Two of the three local television stations duped by John Oliver’s team into running sponsored content for a bogus sexual wellness blanket are conducting reviews after the segment aired Sunday night.
According to CNN, KVUE-TV in Austin and KMGH-TV in Denver are looking into their processes after Oliver shined a national light on how easy it is to pay for nonsensical promotions to appear on local stations, using them as prime examples. Representatives for those stations did not immediately return TheWrap’s requests for comment.
Per CNN, a KVUE-TV spokesperson said that “while it is a commercial spot, it was an error to air it, and we are reviewing our processes, so this doesn’t happen again.”
Also per CNN, a KMGH-TV spokesperson said the network was “vetting [its] review processes for non-news segments to ensure our stations follow the proper standards.”
The third channel targeted by Oliver’s “Last Week Tonight” sting, KTVX-TV in Utah, did not return a request for comment from TheWrap and declined comment to CNN.
To prove how easy it is to get airtime on an otherwise-reputable channel for any illegitimate product, Oliver created a fake sexual wellness blanket called the Venus Veil and got it covered on three shows that, when not running sponcon, produce actual local news. The goal of the stunt was to reveal how imperceptibly real news coverage and sponsored segments blend together.
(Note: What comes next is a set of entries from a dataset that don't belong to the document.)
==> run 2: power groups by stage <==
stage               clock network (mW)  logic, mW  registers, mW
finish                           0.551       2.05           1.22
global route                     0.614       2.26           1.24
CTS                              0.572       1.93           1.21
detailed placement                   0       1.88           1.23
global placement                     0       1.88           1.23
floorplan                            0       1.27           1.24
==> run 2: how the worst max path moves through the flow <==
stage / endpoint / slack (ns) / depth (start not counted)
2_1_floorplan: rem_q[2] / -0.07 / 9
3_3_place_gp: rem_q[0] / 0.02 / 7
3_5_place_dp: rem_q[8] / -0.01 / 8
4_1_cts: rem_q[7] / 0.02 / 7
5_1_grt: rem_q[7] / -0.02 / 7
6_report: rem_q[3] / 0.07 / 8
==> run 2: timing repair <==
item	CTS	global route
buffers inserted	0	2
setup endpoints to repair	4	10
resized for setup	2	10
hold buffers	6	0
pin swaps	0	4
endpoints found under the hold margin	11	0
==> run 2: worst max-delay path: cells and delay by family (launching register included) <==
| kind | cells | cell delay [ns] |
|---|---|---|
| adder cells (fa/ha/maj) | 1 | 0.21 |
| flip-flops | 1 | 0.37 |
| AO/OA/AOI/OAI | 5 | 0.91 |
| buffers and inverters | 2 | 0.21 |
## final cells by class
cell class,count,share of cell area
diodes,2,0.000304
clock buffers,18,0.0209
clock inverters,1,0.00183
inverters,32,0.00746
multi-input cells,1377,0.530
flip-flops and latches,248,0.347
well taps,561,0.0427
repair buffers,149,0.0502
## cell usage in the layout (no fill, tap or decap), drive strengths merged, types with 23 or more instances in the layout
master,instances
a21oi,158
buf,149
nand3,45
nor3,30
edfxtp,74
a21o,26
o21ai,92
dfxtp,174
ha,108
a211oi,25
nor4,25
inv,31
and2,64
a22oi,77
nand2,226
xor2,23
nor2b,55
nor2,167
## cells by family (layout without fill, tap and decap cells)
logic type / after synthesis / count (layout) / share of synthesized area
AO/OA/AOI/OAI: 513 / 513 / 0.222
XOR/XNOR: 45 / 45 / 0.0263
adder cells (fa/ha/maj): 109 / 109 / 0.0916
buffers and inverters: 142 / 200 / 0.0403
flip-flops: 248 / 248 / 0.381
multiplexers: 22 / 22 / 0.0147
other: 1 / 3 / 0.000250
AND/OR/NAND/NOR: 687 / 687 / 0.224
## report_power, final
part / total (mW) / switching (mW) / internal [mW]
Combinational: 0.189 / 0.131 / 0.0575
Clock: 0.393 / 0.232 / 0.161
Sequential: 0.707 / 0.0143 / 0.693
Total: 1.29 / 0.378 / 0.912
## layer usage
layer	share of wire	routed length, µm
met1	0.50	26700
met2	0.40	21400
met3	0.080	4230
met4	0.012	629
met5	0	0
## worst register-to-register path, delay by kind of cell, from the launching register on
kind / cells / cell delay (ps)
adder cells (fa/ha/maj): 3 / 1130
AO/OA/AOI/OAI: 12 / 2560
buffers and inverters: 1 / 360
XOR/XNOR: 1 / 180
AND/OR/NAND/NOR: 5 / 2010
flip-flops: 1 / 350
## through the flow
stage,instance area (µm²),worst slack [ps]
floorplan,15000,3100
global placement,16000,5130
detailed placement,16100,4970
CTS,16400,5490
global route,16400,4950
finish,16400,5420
[config.mk]
export PLATFORM = sky130hd
export DESIGN_NAME = string_to_integer_parser
export DESIGN_NICKNAME = d
export VERILOG_FILES = /design/src/design/stoi_pkg.sv /design/src/design/string_to_integer_parser.sv /design/src/design/stoi_in_reg.sv /design/src/design/stoi_core.sv /design/src/design/stoi_out_reg.sv
export SDC_FILE = /design/constraint.sdc
export NUM_CORES = 1
export LEC_CHECK = 0
export ABC_AREA = 1
export BUFFER_PORTS_ARGS = -buffer_cell sky130_fd_sc_hd__clkbuf_2
export CORE_MARGIN = 2
export CORE_UTILIZATION = 40
export CTS_BUF_LIST = sky130_fd_sc_hd__clkbuf_8
export CTS_CLUSTER_DIAMETER = 50
export CTS_CLUSTER_SIZE = 30
export DETAILED_ROUTE_END_ITERATION = 10
export PLACE_DENSITY = 0.63
export SKIP_CTS_REPAIR_TIMING = 1
export SLEW_MARGIN = 20
export SYNTH_ARGS = -nofsm -noshare
export SYNTH_HDL_FRONTEND = slang
export SYNTH_SLANG_ARGS = --single-unit
[constraint.sdc]
create_clock -name clk -period 12 [get_ports clk]
set_input_delay 2.4 -clock clk [delete_from_list [all_inputs] [get_ports clk]]
set_output_delay 2.4 -clock clk [all_outputs]
set_load 0.03 [all_outputs]
<file path="src/bxr_pkg.sv">
// shared types and constants of the bounded xorshift random unit
package bxr_pkg;

	localparam int unsigned WordW = 64;
	localparam int unsigned HalfW = 32;
	localparam int unsigned AddrW = 4;

	localparam logic [WordW-1:0] SEED_ZERO_SUB = 64'hA5A5A5A5A5A5A5A5;
	localparam logic [WordW-1:0] SM_GAMMA      = 64'h9E3779B97F4A7C15;
	localparam logic [WordW-1:0] SM_MUL1       = 64'hBF58476D1CE4E5B9;
	localparam logic [WordW-1:0] SM_MUL2       = 64'h94D049BB133111EB;
	localparam logic [WordW-1:0] XS_MUL        = 64'h2545F4914F6CDD1D;
	localparam logic [WordW-1:0] ALL_ONES      = 64'hFFFFFFFFFFFFFFFF;

	// register index taken from the byte address
	localparam logic REG_SEED = 1'b0;

	// one classified request waiting for the back end
	typedef struct packed {
		logic [WordW-1:0] bound;
		logic             zero;
	} req_t;

	// operand request to a shared arithmetic unit
	typedef struct packed {
		logic             start;
		logic [WordW-1:0] a;
		logic [WordW-1:0] b;
	} op_req_t;

	// result of a shared arithmetic unit
	typedef struct packed {
		logic             done;
		logic [WordW-1:0] res;
	} op_rsp_t;

endpackage

</file>
<file path="src/bxr_front.sv">
// front end: takes bound beats and classifies zero bounds
module bxr_front (
	input  logic                       clk,
	input  logic                       arst_n,
	input  logic                       in_valid,
	output logic                       in_ready,
	input  logic [bxr_pkg::WordW-1:0]  bound,
	output logic                       req_valid,
	input  logic                       req_ready,
	output bxr_pkg::req_t              req
);

	logic          full_q;
	bxr_pkg::req_t req_s1;

	assign in_ready  = !full_q || req_ready;
	assign req_valid = full_q;
	assign req       = req_s1;

	// stage register holding one classified beat
	always_ff @(posedge clk or negedge arst_n) begin
		if (!arst_n) begin
			full_q <= 1'b0;
		end else if (in_valid && in_ready) begin
			full_q <= 1'b1;
		end else if (req_ready) begin
			full_q <= 1'b0;
		end
	end

	always_ff @(posedge clk) begin
		if (in_valid && in_ready) begin
			req_s1.bound <= bound;
			req_s1.zero  <= (bound == '0);
		end
	end

endmodule

</file>
<file path="src/bxr_queue.sv">
// two-entry queue between front and back end
module bxr_queue (
	input  logic          clk,
	input  logic          arst_n,
	input  logic          push_valid,
	output logic          push_ready,
	input  bxr_pkg::req_t push_data,
	output logic          pop_valid,
	input  logic          pop_ready,
	output bxr_pkg::req_t pop_data
);

	bxr_pkg::req_t mem_q [2];
	logic          wr_ptr_q;
	logic          rd_ptr_q;
	logic [1:0]    count_q;
	logic          push;
	logic          pop;

	assign push_ready = (count_q != 2'd2);
	assign pop_valid  = (count_q != 2'd0);
	assign pop_data   = mem_q[rd_ptr_q];
	assign push       = push_valid && push_ready;
	assign pop        = pop_valid && pop_ready;

	// pointers and fill count
	always_ff @(posedge clk or negedge arst_n) begin
		if (!arst_n) begin
			wr_ptr_q <= 1'b0;
			rd_ptr_q <= 1'b0;
			count_q  <= 2'd0;
		end else begin
			if (push) begin
				wr_ptr_q <= !wr_ptr_q;
			end
			if (pop) begin
				rd_ptr_q <= !rd_ptr_q;
			end
			unique case ({push, pop})
				2'b10:   count_q <= count_q + 2'd1;
				2'b01:   count_q <= count_q - 2'd1;
				default: count_q <= count_q;
			endcase
		end
	end

	always_ff @(posedge clk) begin
		if (push) begin
			mem_q[wr_ptr_q] <= push_data;
		end
	end

endmodule

</file>
<file path="src/bxr_div.sv">
// restoring divider, one quotient bit a cycle, remainder only
module bxr_div (
	input  logic              clk,
	input  logic              arst_n,
	input  bxr_pkg::op_req_t  req,
	output bxr_pkg::op_rsp_t  rsp
);

	localparam int unsigned CntW = $clog2(bxr_pkg::WordW + 1);

	logic [bxr_pkg::WordW-1:0] dvd_q;
	logic [bxr_pkg::WordW-1:0] dvs_q;
	logic [bxr_pkg::WordW:0]   rem_q;
	logic [CntW-1:0]           cnt_q;
	logic                      busy_q;
	logic                      done_q;
	logic [bxr_pkg::WordW:0]   trial;
	logic [bxr_pkg::WordW:0]   diff;

	// shift in next dividend bit and try the subtract
	assign trial = {rem_q[bxr_pkg::WordW-1:0], dvd_q[bxr_pkg::WordW-1]};
	assign diff  = trial - {1'b0, dvs_q};

	assign rsp.done = done_q;
	assign rsp.res  = rem_q[bxr_pkg::WordW-1:0];

	always_ff @(posedge clk or negedge arst_n) begin
		if (!arst_n) begin
			busy_q <= 1'b0;
			done_q <= 1'b0;
			cnt_q  <= '0;
		end else begin
			done_q <= 1'b0;
			if (req.start) begin
				busy_q <= 1'b1;
				cnt_q  <= CntW'(bxr_pkg::WordW);
			end else if (busy_q) begin
				cnt_q <= cnt_q - CntW'(1);
				if (cnt_q == CntW'(1)) begin
					busy_q <= 1'b0;
					done_q <= 1'b1;
				end
			end
		end
	end

	always_ff @(posedge clk) begin
		if (req.start) begin
			dvd_q <= req.a;
			dvs_q <= req.b;
			rem_q <= '0;
		end else if (busy_q) begin
			dvd_q <= {dvd_q[bxr_pkg::WordW-2:0], 1'b0};
			rem_q <= diff[bxr_pkg::WordW] ? trial : diff;
		end
	end

endmodule

</file>
<file path="src/bxr_mul.sv">
// 64 by 64 multiplier, low word, from three 32 by 32 products
module bxr_mul (
	input  logic              clk,
	input  logic              arst_n,
	input  bxr_pkg::op_req_t  req,
	output bxr_pkg::op_rsp_t  rsp
);

	localparam int unsigned H = bxr_pkg::HalfW;

	logic [bxr_pkg::WordW-1:0] a_q;
	logic [bxr_pkg::WordW-1:0] b_q;
	logic [bxr_pkg::WordW-1:0] acc_q;
	logic [1:0]                step_q;
	logic                      busy_q;
	logic                      done_q;
	logic [H-1:0]              opa;
	logic [H-1:0]              opb;
	logic [bxr_pkg::WordW-1:0] prod;

	// pick the partial product of this step
	always_comb begin
		unique case (step_q)
			2'd0: begin
				opa = a_q[H-1:0];
				opb = b_q[H-1:0];
			end
			2'd1: begin
				opa = a_q[bxr_pkg::WordW-1:H];
				opb = b_q[H-1:0];
			end
			default: begin
				opa = a_q[H-1:0];
				opb = b_q[bxr_pkg::WordW-1:H];
			end
		endcase
	end

	assign prod     = {{H{1'b0}}, opa} * {{H{1'b0}}, opb};
	assign rsp.done = done_q;
	assign rsp.res  = acc_q;

	always_ff @(posedge clk or negedge arst_n) begin
		if (!arst_n) begin
			busy_q <= 1'b0;
			done_q <= 1'b0;
			step_q <= 2'd0;
		end else begin
			done_q <= 1'b0;
			if (req.start) begin
				busy_q <= 1'b1;
				step_q <= 2'd0;
			end else if (busy_q) begin
				step_q <= step_q + 2'd1;
				if (step_q == 2'd2) begin
					busy_q <= 1'b0;
					done_q <= 1'b1;
				end
			end
		end
	end

	// cross terms only reach the upper half of the low word
	always_ff @(posedge clk) begin
		if (req.start) begin
			a_q <= req.a;
			b_q <= req.b;
		end else if (busy_q) begin
			if (step_q == 2'd0) begin
				acc_q <= prod;
			end else begin
				acc_q <= {acc_q[bxr_pkg::WordW-1:H] + prod[H-1:0], acc_q[H-1:0]};
			end
		end
	end

endmodule

</file>
<file path="src/bxr_back.sv">
// back end: seeding, generator, rejection loop and reduction
module bxr_back (
	input  logic                       clk,
	input  logic                       arst_n,
	input  logic [bxr_pkg::WordW-1:0]  seed,
	input  logic                       seed_wr,
	input  logic                       req_valid,
	output logic                       req_ready,
	input  bxr_pkg::req_t              req,
	output logic                       out_valid,
	input  logic                       out_ready,
	output logic [bxr_pkg::WordW-1:0]  value,
	output logic                       bad_bound
);

	typedef enum logic [3:0] {
		S_SEED0, S_SEED1, S_SEED2, S_IDLE, S_REM, S_ADV, S_XMUL, S_MOD, S_OUT
	} state_t;

	state_t                    state_q;
	logic [bxr_pkg::WordW-1:0] gen_q;
	logic [bxr_pkg::WordW-1:0] n_q;
	logic [bxr_pkg::WordW-1:0] rem_q;
	logic [bxr_pkg::WordW-1:0] value_q;
	logic                      bad_q;
	logic                      valid_q;
	logic                      reseed_q;
	bxr_pkg::op_req_t          mul_req_q;
	bxr_pkg::op_req_t          div_req_q;
	bxr_pkg::op_rsp_t          mul_rsp;
	bxr_pkg::op_rsp_t          div_rsp;
	logic [bxr_pkg::WordW-1:0] z0;
	logic [bxr_pkg::WordW-1:0] x1;
	logic [bxr_pkg::WordW-1:0] x2;
	logic [bxr_pkg::WordW-1:0] x3;
	logic [bxr_pkg::WordW-1:0] v;
	logic [bxr_pkg::WordW-1:0] rem1;

	bxr_mul u_mul (.clk(clk), .arst_n(arst_n), .req(mul_req_q), .rsp(mul_rsp));
	bxr_div u_div (.clk(clk), .arst_n(arst_n), .req(div_req_q), .rsp(div_rsp));

	// seed mixing and xorshift steps
	assign z0   = seed + bxr_pkg::SM_GAMMA;
	assign v    = mul_rsp.res ^ (mul_rsp.res >> 31);
	assign x1   = gen_q ^ (gen_q >> 12);
	assign x2   = x1 ^ (x1 << 25);
	assign x3   = x2 ^ (x2 >> 27);
	assign rem1 = div_rsp.res + bxr_pkg::WordW'(1);

	assign req_ready = (state_q == S_IDLE) && !seed_wr && !reseed_q;
	assign out_valid = valid_q;
	assign value     = value_q;
	assign bad_bound = bad_q;

	// sequencer
	always_ff @(posedge clk or negedge arst_n) begin
		if (!arst_n) begin
			state_q         <= S_SEED0;
			valid_q         <= 1'b0;
			reseed_q        <= 1'b0;
			mul_req_q.start <= 1'b0;
			div_req_q.start <= 1'b0;
		end else begin
			mul_req_q.start <= 1'b0;
			div_req_q.start <= 1'b0;
			// a seed write while busy reseeds once back in idle
			if (seed_wr && state_q != S_IDLE) begin
				reseed_q <= 1'b1;
			end else if (state_q == S_IDLE) begin
				reseed_q <= 1'b0;
			end
			unique case (state_q)
				S_SEED0: begin
					mul_req_q <= '{start: 1'b1, a: z0 ^ (z0 >> 30), b: bxr_pkg::SM_MUL1};
					state_q   <= S_SEED1;
				end
				S_SEED1: begin
					if (mul_rsp.done) begin
						mul_req_q <= '{start: 1'b1, a: mul_rsp.res ^ (mul_rsp.res >> 27),
							b: bxr_pkg::SM_MUL2};
						state_q   <= S_SEED2;
					end
				end
				S_SEED2: begin
					if (mul_rsp.done) begin
						gen_q   <= (v == '0) ? bxr_pkg::SEED_ZERO_SUB : v;
						state_q <= S_IDLE;
					end
				end
				S_IDLE: begin
					priority if (seed_wr || reseed_q) begin
						state_q <= S_SEED0;
					end else if (req_valid) begin
						n_q <= req.bound;
						if (req.zero) begin
							value_q <= '0;
							bad_q   <= 1'b1;
							valid_q <= 1'b1;
							state_q <= S_OUT;
						end else begin
							div_req_q <= '{start: 1'b1, a: bxr_pkg::ALL_ONES, b: req.bound};
							state_q   <= S_REM;
						end
					end
				end
				S_REM: begin
					// (2^64 - 1) mod n plus one, wrapped at n
					if (div_rsp.done) begin
						rem_q   <= (rem1 == n_q) ? '0 : rem1;
						state_q <= S_ADV;
					end
				end
				S_ADV: begin
					gen_q     <= x3;
					mul_req_q <= '{start: 1'b1, a: x3, b: bxr_pkg::XS_MUL};
					state_q   <= S_XMUL;
				end
				S_XMUL: begin
					// accept below 2^64 - rem, else draw again
					if (mul_rsp.done) begin
						if (rem_q == '0 || mul_rsp.res < (~rem_q + bxr_pkg::WordW'(1))) begin
							div_req_q <= '{start: 1'b1, a: mul_rsp.res, b: n_q};
							state_q   <= S_MOD;
						end else begin
							state_q <= S_ADV;
						end
					end
				end
				S_MOD: begin
					if (div_rsp.done) begin
						value_q <= div_rsp.res;
						bad_q   <= 1'b0;
						valid_q <= 1'b1;
						state_q <= S_OUT;
					end
				end
				S_OUT: begin
					if (out_ready) begin
						valid_q <= 1'b0;
						state_q <= S_IDLE;
					end
				end
				default: state_q <= S_IDLE;
			endcase
		end
	end

endmodule

</file>
<file path="src/bounded_xorshift_random_unit.sv">
// top level: seed register port, front end, queue and back end
// zero bounds skip the divider; other bounds take two divides on the serial divider and one
// draw on the multiplier, plus one more draw per rejection; the back end takes one beat at a time
// reset: asynchronous, clears control; the generator is then seeded from seed 0,
// and a seed write reseeds it while bound beats wait
module bounded_xorshift_random_unit (
	input  logic                        clk,
	input  logic                        arst_n,
	input  logic                        psel,
	input  logic                        penable,
	input  logic                        pwrite,
	input  logic [bxr_pkg::AddrW-1:0]   paddr,
	input  logic [bxr_pkg::WordW-1:0]   pwdata,
	output logic [bxr_pkg::WordW-1:0]   prdata,
	output logic                        pready,
	input  logic                        in_valid,
	output logic                        in_ready,
	input  logic [bxr_pkg::WordW-1:0]   bound,
	output logic                        out_valid,
	input  logic                        out_ready,
	output logic [bxr_pkg::WordW-1:0]   value,
	output logic                        bad_bound
);

	logic [bxr_pkg::WordW-1:0] seed_q;
	logic                      seed_wr;
	logic                      fr_valid;
	logic                      fr_ready;
	bxr_pkg::req_t             fr_req;
	logic                      bk_valid;
	logic                      bk_ready;
	bxr_pkg::req_t             bk_req;

	// register port
	assign pready  = 1'b1;
	assign seed_wr = psel && penable && pwrite && (paddr[3] == bxr_pkg::REG_SEED);
	assign prdata  = (paddr[3] == bxr_pkg::REG_SEED) ? seed_q : '0;

	always_ff @(posedge clk or negedge arst_n) begin
		if (!arst_n) begin
			seed_q <= '0;
		end else if (seed_wr) begin
			seed_q <= pwdata;
		end
	end

	bxr_front u_front (
		.clk(clk), .arst_n(arst_n), .in_valid(in_valid), .in_ready(in_ready),
		.bound(bound), .req_valid(fr_valid), .req_ready(fr_ready), .req(fr_req)
	);

	bxr_queue u_queue (
		.clk(clk), .arst_n(arst_n), .push_valid(fr_valid), .push_ready(fr_ready),
		.push_data(fr_req), .pop_valid(bk_valid), .pop_ready(bk_ready), .pop_data(bk_req)
	);

	bxr_back u_back (
		.clk(clk), .arst_n(arst_n), .seed(seed_q), .seed_wr(seed_wr),
		.req_valid(bk_valid), .req_ready(bk_ready), .req(bk_req),
		.out_valid(out_valid), .out_ready(out_ready), .value(value), .bad_bound(bad_bound)
	);

endmodule

</file>
<file path="config.mk">
export PLATFORM = sky130hd
export DESIGN_NAME = bounded_xorshift_random_unit
export DESIGN_NICKNAME = d
export VERILOG_FILES = /design/src/bxr_pkg.sv /design/src/bxr_front.sv /design/src/bxr_queue.sv /design/src/bxr_div.sv /design/src/bxr_mul.sv /design/src/bxr_back.sv /design/src/bounded_xorshift_random_unit.sv
export SDC_FILE = /design/constraint.sdc
export NUM_CORES = 2
export LEC_CHECK = 0
export BUFFER_PORTS_ARGS = -buffer_cell sky130_fd_sc_hd__buf_2
export CAP_MARGIN = 20
export CORE_MARGIN = 2
export CORE_UTILIZATION = 45
export CTS_BUF_LIST = sky130_fd_sc_hd__clkbuf_16
export DETAILED_ROUTE_END_ITERATION = 8
export PLACE_DENSITY = 0.72
export SYNTH_ARGS = -nofsm -noshare
export SYNTH_HDL_FRONTEND = slang
export SYNTH_HIERARCHICAL = 1
export SYNTH_SLANG_ARGS = --single-unit
export TNS_END_PERCENT = 30
</file>
<file path="constraint.sdc">
create_clock -name clk -period 12.4 [get_ports clk]
set_clock_uncertainty 0.1 [all_clocks]
set_input_delay 1.86 -clock clk [delete_from_list [all_inputs] [get_ports clk]]
set_output_delay 1.86 -clock clk [all_outputs]
set_load 0.005 [all_outputs]
</file>
==> flow_summary.yaml <==
clocking:
  cts_tree: "built"
  htreeDepth: 3
  clk_latency_ps: 790
  clock_sinks: 1125
  cts_root_buffer: "clkbuf_16"
  hold_buffers: 0
  clockBufferDepth: 3
  cts_inserted_buffers: 111
  cts_resized: 0
  cts_setup_buffers: 0
  clkTransAtPathRegs_ps: 70
layout:
  fillCellCount: 17700
  drive_above_1_share_pct: 11.4
  layout_commonest_cell: "nand2_1"
  layout.nets: 10200
  final_cell_mix: "nand2_1, inv_1, edfxtp_1, fa_1, nor2_1"
  syn_to_final_growth_pct: 8.87
  final_util_pct: 49.4
yosys:
  syn_area_sq_um: 90800
  synth_top_area_share_pct: 32.1
  synth_cell_types: 131
  synthFlopType: "edfxtp_1"
  synth_seq_cells: 1125
  netlist_top_cells_area: "edfxtp_1, fa_1, ha_1"
  yosysWarningCount: 6
  ys_seq_area_share_pct: 36.0
  synth_edf_count: 971
  avgSynthCellArea_sq_um: 10.6
  async_flop_share_pct: 8.00
  synth_top_cell_by_area: "edfxtp_1"
  synthCells: 8581
detailed_routing:
  dr.pass1.iters: 6
  vias_per_cell: 5.84
  post_drt_wl_per_cell_um: 25.4
  wl_um: 291000
  dr.first_iter.drc_count: 7323
  detail-route-antenna-nets: 0
  drc: 0
  via_count: 66900
sta:
  slew_violations: 0
  final.period_utilization_pct: 89.0
  rsz0062_at_grt: "false"
  setup_tns_ps: 0
  finalSetupViolations: 0
  period_needed_ps: 11030
  hold_viol: 0
  fmax_ghz: 0.0906
  slew_headroom_pct: 20.7
  max_slew.worst_pin.slew_ps: 1160
flow_run:
  drv_cap: 0
global_routing:
  grt_pass1_vias: 67800
  antenna_found_initial: 6
  grt_max_degree: 93
  grt_pass1_wl_um: 433000
  grtUsageTotal_pct: 28.2
  grt-ovfl-total: 0
placement:
  placement.io_buffers: 266
  gp_congestion: 1.01
  dp_hpwl_um: 221000
worst_setup_path:
  cp_slowest_cell: "mux2i_2"
  cpPeakStageDelay_ps: 890
  cp-startpoint: "u_back/u_mul/step_q[1]"
  reg2reg_from: "u_back/u_mul/step_q[1]"
  cp-start-kind: "flop"
  critPathKind: "flop to flop"
  cpMostUsedCell: "fa_1"
  cp-end-kind: "flop"
  crit_fanout: 44
  worstPathArrival_ps: 11470
  cp.required_ps: 12840
floorplanning:
  dieArea_sq_um: 205000
  initial_core_util_pct: 45.4
  core.rowCount: 164
  die_w_um: 453
  die_h_um: 453
  ios: 271
  core_area_sq_um: 200000
hold_path:
  hp-class: "flop to flop"
  hp-start: "u_back/mul_req_q[78]"
outcome:
  status: "completed"
-- path summary, 6_finish.rpt --
path / endpoint / slack, ps / cells past startpoint
max in group asynchronous: u_back/div_req_q[128] / 9810 / 2
max reg2reg: u_back/u_mul/acc_q[63] / 1370 / 33
min reg2reg: u_back/u_mul/a_q[14] / 300 / 0
min: u_back/u_mul/a_q[14] / 300 / 0
min in group asynchronous: u_back/state_q[2] / 1090 / 1
max: u_back/u_mul/acc_q[63] / 1370 / 33
-- worst max-delay path, delay by kind of cell (launching register included) --
kind	cells	cell delay, ps
xor gates and xnor gates	2	550
muxes	1	890
adders and majority gates	11	5370
AOI/OAI and AO/OA	7	1350
buffers and inverters	6	930
and+or+nand+nor	6	1090
DFF	1	410
-- cells in the mapped netlist, drive strengths merged (123+ instances only) --
library cell and instances:
inv 1002, xor2 238, a21oi 306, nand2 1097
mux2i 123, o21ai 320, clkbuf 337, edfxtp 971
nor2 718, xnor2 377, ha 431, mux2 256
fa 898
-- stage by stage --
stage | hold slack, ps | instances | instance area (sq um) | setup WS [ps]
3_5_place_dp | 305 | 11200 | 94900 | 1610
3_3_place_gp | 302 | 11200 | 94900 | 1740
4_1_cts | 307 | 11400 | 98700 | 1560
6_report | 301 | 11500 | 98800 | 1370
5_1_grt | 311 | 11500 | 98800 | 969
2_1_floorplan | 300 | 8587 | 90800 | 998
-- registers in the layout (all words and copies together), names as in the netlist, 2 cells and up --
register	count
u_back/u_div/rem_q	64
u_back/state_q	4
u_back/u_mul/b_q	64
u_back/n_q	64
u_back/u_div/dvd_q	64
u_back/value	64
u_back/div_req_q	129
seed_q	64
u_queue/mem_q	130
u_back/gen_q	64
u_back/u_mul/a_q	64
u_back/u_mul/acc_q	64
u_back/u_div/cnt_q	7
u_front/req	65
u_back/mul_req_q	72
u_back/u_div/dvs_q	64
u_back/u_mul/step_q	2
u_back/rem_q	64
u_queue/count_q	2
-- per-layer routing --
metal  share of wire [%]  wire length [um]  global-route usage, %
met5                   0                 0                      0
met4                 5.8             16900                   14.7
met3                  10             30000                   6.55
met2                  46            133000                   44.1
met1                  38            112000                   36.7
-- kinds of logic (layout without fill, tap and decap cells) --
kind of cell	after synthesis	after routing	share of synthesized area, %
AOI/OAI and AO/OA	1145	1145	8.21
xor gates and xnor gates	625	625	6.20
adders and majority gates	1329	1329	25.8
buffers and inverters	1442	1652	6.41
DFF	1125	1125	36.0
muxes	379	379	4.90
other	2	12	0.00828
and+or+nand+nor	2534	2534	12.5
-- layout make-up --
cell class / instances / area [sq um] / area share, %
Sequential cell: 1125 / 32700 / 33.1
Antenna cell: 4 / 10.0 / 0.0101
Clock inverter: 97 / 1060 / 1.08
Timing Repair Buffer: 440 / 2660 / 2.70
Tap cell: 2656 / 3320 / 3.36
Multi-Input combinational cell: 6020 / 52500 / 53.1
Inverter: 1003 / 3760 / 3.81
Clock buffer: 112 / 2800 / 2.84
Power is left out: the tool's default activity adds up to more than one toggle a clock period on the data nets, which glitch-free logic cannot reach.
**config.mk**
```make
export PLATFORM = sky130hd
export DESIGN_NAME = square_wave_sound_channel
export DESIGN_NICKNAME = d
export VERILOG_FILES = /design/src/sv/sqw_pkg.sv /design/src/sv/sqw_chan.sv /design/src/sv/square_wave_sound_channel.sv
export SDC_FILE = /design/constraint.sdc
export NUM_CORES = 1
export LEC_CHECK = 0
export BUFFER_PORTS_ARGS = -buffer_cell sky130_fd_sc_hd__buf_2
export CORE_MARGIN = 3
export CORE_UTILIZATION = 36
export DETAILED_ROUTE_END_ITERATION = 10
export PLACE_DENSITY_LB_ADDON = 0.3
export SETUP_SLACK_MARGIN = 0.15
export SYNTH_ARGS = -nofsm -noshare
export SYNTH_HDL_FRONTEND = slang
export SYNTH_SLANG_ARGS = --single-unit
```
**constraint.sdc**
```tcl
create_clock -name clk_i -period 14.11 [get_ports clk_i]
set_input_delay 1.411 -clock clk_i [delete_from_list [all_inputs] [get_ports clk_i]]
set_output_delay 1.411 -clock clk_i [all_outputs]
set_load 0.03 [all_outputs]
```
Oliver’s Venus Veil, which was hawked on the shows by a hired actress, is literally just a blanket. The actress was able to claim it “works confidentially to fix erectile issues and improve vaginal lubrication” using “magnetogenetics.” She received no pushback from the hosts.
“Right now, it’s far too easy to make a ridiculous product that makes outlandish claims and get it onto local TV. And the reason I know that is, we did,” Oliver said. “We started a company called Venus Inventions and created something called the Venus Veil, an absurd medical product based on technology that absolutely doesn’t exist.”
Oliver pointed out that many news stations “swap figures between their newsroom and their sponsored content shows,” just like ABC4 Utah’s Surae Chinn, who serves as the station’s chief medical correspondent and also anchors several of its sponsored content bits. Chinn was one of the anchors in a sponsored content segment for the Venus Veil and Oliver noted that she didn’t ask as many questions about the blanket’s supposed sexual benefits as he’d expect a chief medical correspondent to.
“I would love to tell you it was difficult to get on but it really wasn’t,” Oliver said, noting the HBO show paid less than $7,200 to appear on all three shows.